- Collected data:
$ cat src/sv/sqlist_pkg.sv
// Shared types and constants for the sequential list block.
// No dependencies; used by every module under sv/.
package sqlist_pkg;

  // operation codes carried in tuser
  localparam logic [1:0] KIND_FIND   = 2'd0;
  localparam logic [1:0] KIND_INSERT = 2'd1;
  localparam logic [1:0] KIND_DELETE = 2'd2;

  // result status codes
  localparam logic [2:0] STAT_OK       = 3'd0;
  localparam logic [2:0] STAT_FULL     = 3'd1;
  localparam logic [2:0] STAT_BADPOS   = 3'd2;
  localparam logic [2:0] STAT_EMPTY    = 3'd3;
  localparam logic [2:0] STAT_NOTFOUND = 3'd4;

  // field widths on the stream ports
  localparam int IN_VALUE_W = 32;
  localparam int POS_W      = 8;
  localparam int KIND_W     = 2;
  localparam int STATUS_W   = 3;
  localparam int FIDX_W     = 7;
  localparam int ECNT_W     = 8;

  // match encoder group size
  localparam int GRP   = 16;
  localparam int GRP_W = 4;

  // per-cycle command broadcast to every cell
  typedef struct packed {
    logic ins;
    logic del;
    logic find;
  } cell_ctl_t;

endpackage

$ cat src/sv/sqlist_cell.sv
// One list entry: holds a value, shifts with its neighbors, compares for find.
// Depends on sqlist_pkg.
module sqlist_cell #(
  parameter int VALUE_WIDTH = 32,
  parameter int IDX         = 0,
  parameter int CMPW        = 8
) (
  input  logic                       clk,
  input  sqlist_pkg::cell_ctl_t      ctl,
  input  logic [CMPW-1:0]            pos,
  input  logic [CMPW-1:0]            count,
  input  logic [VALUE_WIDTH-1:0]     value,
  input  logic [VALUE_WIDTH-1:0]     left,
  input  logic [VALUE_WIDTH-1:0]     right,
  output logic [VALUE_WIDTH-1:0]     data,
  output logic                       match
);

  localparam logic [CMPW-1:0] MY_IDX = CMPW'(IDX);

  logic above_pos;
  logic at_pos;
  logic in_list;

  assign above_pos = MY_IDX > pos;
  assign at_pos    = MY_IDX == pos;
  assign in_list   = MY_IDX < count;

  // entry storage: insert opens a gap at pos, delete closes it
  always_ff @(posedge clk) begin
    if (ctl.ins) begin
      if (above_pos) begin
        data <= left;
      end else if (at_pos) begin
        data <= value;
      end
    end else if (ctl.del) begin
      if (above_pos || at_pos) begin
        data <= right;
      end
    end
  end

  // match flag, only for live entries
  always_ff @(posedge clk) begin
    if (ctl.find) begin
      match <= in_list && (data == value);
    end
  end

endmodule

- Directions:
Scan the records for the string "right" and report each line where it occurs.

- Exercise solution:
  input  logic [VALUE_WIDTH-1:0]     right,
        data <= right;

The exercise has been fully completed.